The authors justify their approach in this study with the statement that randomized trials using enrolled participants are now impractical to investigate the risks of breast cancer associated with HRT because of the numbers required. Such a view is simply unsustainable in the light of the publications by Chebloskwi et al, [6] who concluded in a randomized controlled trial that the risk of breast cancer was increased with cHRT after 5 years of use (Hazard ratio (HR 1.26 95% CI 1.02, 1.56, P = 0.04) and also concluded that the risk of breast cancer was not increased after 7.2 years with ERT (Hazard ratio 0.76, 95% CI 0.58-0.94). Similarly, they published that after 16.1 years long-term follow-up [6] the incidence of breast cancer following ERT was significantly reduced (0.76, 95% confidence interval 0.58, 0.98, P = 0.04). With such cogent data, it is difficult to understand why Vinogradova et al have used less rigorous methods to address this very important question pertaining to the commonest cancer in British women.

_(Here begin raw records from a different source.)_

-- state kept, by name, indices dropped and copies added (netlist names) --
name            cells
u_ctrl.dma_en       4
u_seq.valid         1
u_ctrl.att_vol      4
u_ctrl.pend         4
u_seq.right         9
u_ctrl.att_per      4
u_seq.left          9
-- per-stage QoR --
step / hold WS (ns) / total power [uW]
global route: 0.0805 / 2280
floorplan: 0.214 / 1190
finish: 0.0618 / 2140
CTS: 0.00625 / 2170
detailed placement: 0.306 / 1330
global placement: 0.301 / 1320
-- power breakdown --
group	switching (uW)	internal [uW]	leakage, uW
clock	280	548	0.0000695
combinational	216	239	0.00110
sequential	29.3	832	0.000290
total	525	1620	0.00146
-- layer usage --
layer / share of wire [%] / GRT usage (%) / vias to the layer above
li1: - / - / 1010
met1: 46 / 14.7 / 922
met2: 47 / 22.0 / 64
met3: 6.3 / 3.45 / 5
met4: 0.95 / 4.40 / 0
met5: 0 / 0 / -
--- config.mk ---
export PLATFORM = sky130hd
export DESIGN_NAME = oneshot_pfd
export DESIGN_NICKNAME = d
export VERILOG_FILES = /design/src/rtl/pfd_pkg.sv /design/src/rtl/pfd_edge_sync.sv /design/src/rtl/pfd_set_flop.sv /design/src/rtl/pfd_overlap_timer.sv /design/src/rtl/oneshot_pfd.sv
export SDC_FILE = /design/constraint.sdc
export NUM_CORES = 1
export LEC_CHECK = 0
export ABC_AREA = 0
export CAP_MARGIN = 20
export CORE_AREA = 2 2 39 41
export DETAILED_ROUTE_END_ITERATION = 10
export DIE_AREA = 0 0 41 43
export GPL_TIMING_DRIVEN = 0
export PLACE_DENSITY = 0.49
export SYNTH_ARGS = -nofsm -noshare
export SYNTH_HDL_FRONTEND = slang
export SYNTH_SLANG_ARGS = --single-unit
--- constraint.sdc ---
create_clock -name clk -period 1.41 [get_ports clk]
set_clock_uncertainty 0.2 [all_clocks]
set_input_delay 0.3525 -clock clk [delete_from_list [all_inputs] [get_ports clk]]
set_output_delay 0.3525 -clock clk [all_outputs]
set_load 0.01 [all_outputs]
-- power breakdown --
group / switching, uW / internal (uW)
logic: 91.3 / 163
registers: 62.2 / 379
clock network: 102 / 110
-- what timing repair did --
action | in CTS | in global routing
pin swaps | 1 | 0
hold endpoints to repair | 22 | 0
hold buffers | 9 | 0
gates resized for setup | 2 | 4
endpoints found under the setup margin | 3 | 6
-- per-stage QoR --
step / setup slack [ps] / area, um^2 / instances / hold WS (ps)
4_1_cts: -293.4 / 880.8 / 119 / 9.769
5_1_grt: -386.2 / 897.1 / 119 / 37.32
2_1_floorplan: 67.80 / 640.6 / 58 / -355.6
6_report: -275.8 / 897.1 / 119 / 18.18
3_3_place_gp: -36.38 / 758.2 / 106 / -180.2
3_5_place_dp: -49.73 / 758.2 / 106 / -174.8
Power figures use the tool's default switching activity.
`src/rtl/vcap_pkg.sv`:
```
package vcap_pkg;

    typedef enum logic [1:0] {
        MODE_YUV8  = 2'd0,
        MODE_RAW10 = 2'd1,
        MODE_MSG   = 2'd2,
        MODE_RSVD  = 2'd3
    } cap_mode_e;

    typedef enum logic [1:0] {
        CS_IDLE   = 2'd0,
        CS_ACTIVE = 2'd1,
        CS_SLEEP  = 2'd2
    } cap_state_e;

    typedef enum logic {
        RS_RUN  = 1'b0,
        RS_LOCK = 1'b1
    } reg_state_e;

    typedef struct packed {
        logic      awake;
        logic      loop;
        cap_mode_e mode;
        logic      en;
    } cap_cfg_t;

    localparam int ADDR_CTL  = 0;
    localparam int ADDR_STAT = 1;
    localparam int ADDR_CLK  = 2;

    localparam int CTL_EN    = 0;
    localparam int CTL_MODE  = 1;
    localparam int CTL_LOOP  = 3;
    localparam int CTL_AWAKE = 4;
    localparam int CTL_SRST  = 19;

    localparam int LO_W = 8;

endpackage

```
`src/rtl/vcap_srcmux.sv`:
```
module vcap_srcmux #(
    parameter int DATA_W = 10
) (
    input  logic              sel_loop,
    input  logic [DATA_W-1:0] pin_data,
    input  logic              pin_valid,
    input  logic [DATA_W-1:0] lb_data,
    input  logic              lb_valid,
    output logic [DATA_W-1:0] mux_data,
    output logic              mux_valid
);

    always_comb begin
        if (sel_loop) begin
            mux_data  = lb_data;
            mux_valid = lb_valid;
        end else begin
            mux_data  = pin_data;
            mux_valid = pin_valid;
        end
    end

endmodule

```
`src/rtl/vcap_regs.sv`:
```
module vcap_regs
    import vcap_pkg::*;
#(
    parameter int LOCKOUT_CYC = 5,
    parameter int CLKDIV_W    = 8,
    parameter int REG_AW      = 2
) (
    input  logic              clk,
    input  logic              rst_n,
    input  logic              wr_en,
    input  logic [REG_AW-1:0] addr,
    input  logic [31:0]       wdata,
    input  logic              asleep,
    output logic [31:0]       rdata,
    output cap_cfg_t          cfg,
    output logic              busy
);

    localparam int CNT_W = $clog2(LOCKOUT_CYC + 1);

    reg_state_e          state_q, state_d;
    logic [CNT_W-1:0]    cnt_q;
    cap_cfg_t            cfg_q;
    logic [CLKDIV_W-1:0] clkdiv_q;
    logic                wr_ok, ctl_wr, clk_wr, srst_hit;
    logic                unused_wdata;

    assign wr_ok    = wr_en && (state_q == RS_RUN);
    assign ctl_wr   = wr_ok && (addr == REG_AW'(ADDR_CTL));
    assign clk_wr   = wr_ok && (addr == REG_AW'(ADDR_CLK));
    assign srst_hit = ctl_wr && wdata[CTL_SRST];
    assign unused_wdata = ^{wdata[31:CTL_SRST+1], wdata[CTL_SRST-1:CTL_AWAKE+1]};

    always_comb begin
        state_d = state_q;
        unique case (state_q)
            RS_RUN:  if (srst_hit) state_d = RS_LOCK;
            RS_LOCK: if (cnt_q == CNT_W'(1)) state_d = RS_RUN;
            default: state_d = RS_RUN;
        endcase
    end

    always_ff @(posedge clk or negedge rst_n) begin
        if (!rst_n) state_q <= RS_RUN;
        else        state_q <= state_d;
    end

    always_ff @(posedge clk or negedge rst_n) begin
        if (!rst_n) begin
            cnt_q    <= '0;
            cfg_q    <= '0;
            clkdiv_q <= '0;
        end else begin
            if (srst_hit) begin
                cnt_q    <= CNT_W'(LOCKOUT_CYC);
                cfg_q    <= '0;
                clkdiv_q <= '0;
            end else begin
                if (state_q == RS_LOCK) cnt_q <= cnt_q - CNT_W'(1);
                if (ctl_wr) begin
                    cfg_q.en    <= wdata[CTL_EN];
                    cfg_q.mode  <= cap_mode_e'(wdata[CTL_MODE+1:CTL_MODE]);
                    cfg_q.loop  <= wdata[CTL_LOOP];
                    cfg_q.awake <= wdata[CTL_AWAKE];
                end
                if (clk_wr) clkdiv_q <= wdata[CLKDIV_W-1:0];
            end
        end
    end

    assign cfg  = cfg_q;
    assign busy = (state_q == RS_LOCK);

    always_comb begin
        unique case (addr)
            REG_AW'(ADDR_CTL):  rdata = 32'({cfg_q.awake, cfg_q.loop, cfg_q.mode, cfg_q.en});
            REG_AW'(ADDR_STAT): rdata = 32'({asleep, busy});
            REG_AW'(ADDR_CLK):  rdata = 32'(clkdiv_q);
            default:            rdata = '0;
        endcase
    end

endmodule

```
`src/rtl/vcap_sampler.sv`:
```
module vcap_sampler
    import vcap_pkg::*;
#(
    parameter int DATA_W = 10
) (
    input  logic              clk,
    input  logic              rst_n,
    input  cap_cfg_t          cfg,
    input  logic              pwr_down,
    input  logic [DATA_W-1:0] in_data,
    input  logic              in_valid,
    output logic              cap_valid,
    output logic [DATA_W-1:0] cap_data,
    output logic              cap_start,
    output logic              cap_end,
    output logic              asleep
);

    cap_state_e        state_q, state_d;
    logic              halt, fire;
    logic [DATA_W-1:0] data_sel;
    logic              start_sel, end_sel;

    assign halt = pwr_down && !cfg.awake;

    always_comb begin
        state_d = state_q;
        unique case (state_q)
            CS_IDLE:   if (cfg.en) state_d = halt ? CS_SLEEP : CS_ACTIVE;
            CS_ACTIVE: if (!cfg.en) state_d = CS_IDLE;
                       else if (halt) state_d = CS_SLEEP;
            CS_SLEEP:  if (!cfg.en) state_d = CS_IDLE;
                       else if (!halt) state_d = CS_ACTIVE;
            default:   state_d = CS_IDLE;
        endcase
    end

    always_ff @(posedge clk or negedge rst_n) begin
        if (!rst_n) state_q <= CS_IDLE;
        else        state_q <= state_d;
    end

    assign fire   = (state_d == CS_ACTIVE) && in_valid;
    assign asleep = (state_q == CS_SLEEP);

    always_comb begin
        data_sel  = DATA_W'(in_data[LO_W-1:0]);
        start_sel = 1'b0;
        end_sel   = 1'b0;
        unique case (cfg.mode)
            MODE_RAW10: data_sel = in_data;
            MODE_MSG: begin
                start_sel = in_data[LO_W];
                end_sel   = in_data[LO_W+1];
            end
            default: ;
        endcase
    end

    always_ff @(posedge clk or negedge rst_n) begin
        if (!rst_n) begin
            cap_valid <= 1'b0;
            cap_data  <= '0;
            cap_start <= 1'b0;
            cap_end   <= 1'b0;
        end else begin
            cap_valid <= fire;
            cap_start <= fire && start_sel;
            cap_end   <= fire && end_sel;
            if (fire) cap_data <= data_sel;
        end
    end

endmodule

```
`src/rtl/vcap_frontend.sv`:
```
module vcap_frontend
    import vcap_pkg::*;
#(
    parameter int DATA_W      = 10,
    parameter int LOCKOUT_CYC = 5,
    parameter int CLKDIV_W    = 8,
    parameter int REG_AW      = 2
) (
    input  logic              clk,
    input  logic              rst_n,
    input  logic [DATA_W-1:0] pin_data,
    input  logic              pin_valid,
    input  logic [DATA_W-1:0] lb_data,
    input  logic              lb_valid,
    input  logic              pwr_down,
    input  logic              reg_wr_en,
    input  logic [REG_AW-1:0] reg_addr,
    input  logic [31:0]       reg_wdata,
    output logic [31:0]       reg_rdata,
    output logic              cap_valid,
    output logic [DATA_W-1:0] cap_data,
    output logic              cap_start,
    output logic              cap_end
);

    cap_cfg_t          cfg;
    logic              busy, asleep, mux_valid;
    logic [DATA_W-1:0] mux_data;

    vcap_regs #(
        .LOCKOUT_CYC(LOCKOUT_CYC),
        .CLKDIV_W   (CLKDIV_W),
        .REG_AW     (REG_AW)
    ) u_regs (
        .clk    (clk),
        .rst_n  (rst_n),
        .wr_en  (reg_wr_en),
        .addr   (reg_addr),
        .wdata  (reg_wdata),
        .asleep (asleep),
        .rdata  (reg_rdata),
        .cfg    (cfg),
        .busy   (busy)
    );

    vcap_srcmux #(.DATA_W(DATA_W)) u_mux (
        .sel_loop  (cfg.loop),
        .pin_data  (pin_data),
        .pin_valid (pin_valid),
        .lb_data   (lb_data),
        .lb_valid  (lb_valid),
        .mux_data  (mux_data),
        .mux_valid (mux_valid)
    );

    vcap_sampler #(.DATA_W(DATA_W)) u_samp (
        .clk       (clk),
        .rst_n     (rst_n),
        .cfg       (cfg),
        .pwr_down  (pwr_down),
        .in_data   (mux_data),
        .in_valid  (mux_valid),
        .cap_valid (cap_valid),
        .cap_data  (cap_data),
        .cap_start (cap_start),
        .cap_end   (cap_end),
        .asleep    (asleep)
    );

endmodule

```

The increased risk of breast cancer from cHRT is associated with the progestogen component in cHRT, and there are alternative ways of providing progestogens to minimize the risk. [7] It is regrettable when publications fail to present the risks of breast cancer from HRT in context: immediately following Vinogradova et al’s paper, the Telegraph published a piece stating that HRT increases a woman’s breast cancer risk by 80%. The absolute risk from HRT is small, and when seen in the context of risks from other life-style factors such as smoking, obesity and alcohol, women might not be so alarmed [8] (Figure 1). Both women and their healthcare providers are often unaware of these life-style risks, knowledge of which would empower them to make better decisions than the knee-jerk avoidance of their HRT every time an alarmist publication hits the press. The health profession and researchers can and should do better for women.
References
1. Use of hormone replacement therapy and risk of breast cancer: nested case-control studies using the QResearch and CPRD databases. Vinogradova Y, Coupland C, Hippisley-Cox J. BMJ 2020;371:m3873. http://dx.doi.org/10.1136/bmj.m3873.
2. NICE guideline [NG23]. Menopause: diagnosis and management, www.nice.org.uk/guidance/ng 23 (2015, accessed 30 January 2020).

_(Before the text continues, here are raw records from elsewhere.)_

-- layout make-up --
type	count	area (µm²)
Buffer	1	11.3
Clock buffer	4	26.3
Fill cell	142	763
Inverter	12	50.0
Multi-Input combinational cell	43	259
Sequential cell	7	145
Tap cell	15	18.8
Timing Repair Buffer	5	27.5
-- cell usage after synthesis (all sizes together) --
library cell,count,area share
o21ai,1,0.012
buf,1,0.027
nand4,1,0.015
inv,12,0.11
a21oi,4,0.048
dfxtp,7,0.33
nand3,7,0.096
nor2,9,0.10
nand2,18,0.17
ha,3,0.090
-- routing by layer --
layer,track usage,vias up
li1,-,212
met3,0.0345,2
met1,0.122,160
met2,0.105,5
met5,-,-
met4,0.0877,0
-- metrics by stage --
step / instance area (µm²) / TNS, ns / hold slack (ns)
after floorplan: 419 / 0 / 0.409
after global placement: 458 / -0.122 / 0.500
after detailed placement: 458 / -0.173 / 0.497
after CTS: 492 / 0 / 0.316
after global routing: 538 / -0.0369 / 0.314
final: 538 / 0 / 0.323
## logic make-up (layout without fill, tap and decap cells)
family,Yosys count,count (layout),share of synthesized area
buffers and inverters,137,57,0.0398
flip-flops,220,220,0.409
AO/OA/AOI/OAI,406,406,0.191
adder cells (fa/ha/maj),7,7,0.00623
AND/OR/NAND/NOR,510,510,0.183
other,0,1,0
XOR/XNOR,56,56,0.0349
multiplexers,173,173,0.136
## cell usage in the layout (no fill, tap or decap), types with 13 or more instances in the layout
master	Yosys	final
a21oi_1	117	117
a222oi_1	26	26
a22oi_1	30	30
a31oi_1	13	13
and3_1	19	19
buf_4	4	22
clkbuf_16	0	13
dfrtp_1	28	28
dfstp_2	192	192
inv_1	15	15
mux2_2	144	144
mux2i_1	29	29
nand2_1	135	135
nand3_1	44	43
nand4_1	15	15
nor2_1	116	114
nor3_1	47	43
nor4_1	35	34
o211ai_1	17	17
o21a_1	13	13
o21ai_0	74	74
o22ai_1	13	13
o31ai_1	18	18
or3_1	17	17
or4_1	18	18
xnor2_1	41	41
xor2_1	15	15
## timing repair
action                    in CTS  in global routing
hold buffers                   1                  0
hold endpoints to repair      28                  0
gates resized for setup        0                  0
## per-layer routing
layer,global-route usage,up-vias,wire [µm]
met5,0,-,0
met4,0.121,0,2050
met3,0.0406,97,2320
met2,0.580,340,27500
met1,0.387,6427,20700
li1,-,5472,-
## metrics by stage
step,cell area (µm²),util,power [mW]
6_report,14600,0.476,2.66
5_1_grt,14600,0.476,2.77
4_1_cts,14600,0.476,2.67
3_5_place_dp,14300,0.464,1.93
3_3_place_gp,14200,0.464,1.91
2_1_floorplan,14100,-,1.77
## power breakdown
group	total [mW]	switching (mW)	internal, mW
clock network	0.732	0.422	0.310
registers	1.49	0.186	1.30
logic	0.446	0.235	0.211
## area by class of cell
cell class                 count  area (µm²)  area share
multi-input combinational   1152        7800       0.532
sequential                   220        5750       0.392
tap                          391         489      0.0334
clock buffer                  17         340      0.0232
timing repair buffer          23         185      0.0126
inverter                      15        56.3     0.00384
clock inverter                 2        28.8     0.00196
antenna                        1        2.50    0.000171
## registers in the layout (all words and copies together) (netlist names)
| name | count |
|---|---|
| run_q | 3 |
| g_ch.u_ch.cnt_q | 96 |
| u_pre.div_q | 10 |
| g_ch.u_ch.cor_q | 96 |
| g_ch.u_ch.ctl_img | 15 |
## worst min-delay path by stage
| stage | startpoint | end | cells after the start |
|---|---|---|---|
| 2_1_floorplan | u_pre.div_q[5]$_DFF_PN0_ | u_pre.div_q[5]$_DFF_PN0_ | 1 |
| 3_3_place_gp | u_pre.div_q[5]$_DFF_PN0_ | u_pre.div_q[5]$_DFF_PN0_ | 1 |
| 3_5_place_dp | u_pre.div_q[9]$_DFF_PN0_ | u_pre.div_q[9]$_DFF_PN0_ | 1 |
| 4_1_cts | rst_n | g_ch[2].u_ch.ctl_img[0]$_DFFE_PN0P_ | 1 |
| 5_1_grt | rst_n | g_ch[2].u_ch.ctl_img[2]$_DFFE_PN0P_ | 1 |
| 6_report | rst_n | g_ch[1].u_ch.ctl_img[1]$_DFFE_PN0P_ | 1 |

3. Onwude JL. HRT use causes ovarian cancer. BMJ 2015; 350: h840.
4. Doll R and Hill AB. A study of the aetiology of the carcinoma of the lung. Br Med J, 1952: 1271, 2.
5. U.S. D.H.H.S. The Health consequences of smoking: Cancer. A Report of the Surgeon-General. Rockville, MD: Office of Smoking and Health, 1982.
6. Chlebowski RT, Garnet L Anderson GL, Aragaki AK et al. Long-term influence of estrogen plus progestin and estrogen alone use on breast cancer incidence: The Women’s Health Initiative Randomized Trials. San Antonio Breast Cancer Symposium, December 13, 2019.
7. Manyonda I, Talaulikar VS , Pirhadi R, Onwude JL. Progestogens are the problem in hormone replacement therapy: Time to reappraise their use. Post Reproductive Health https://orcid.org/0000-0002- 2058-722X.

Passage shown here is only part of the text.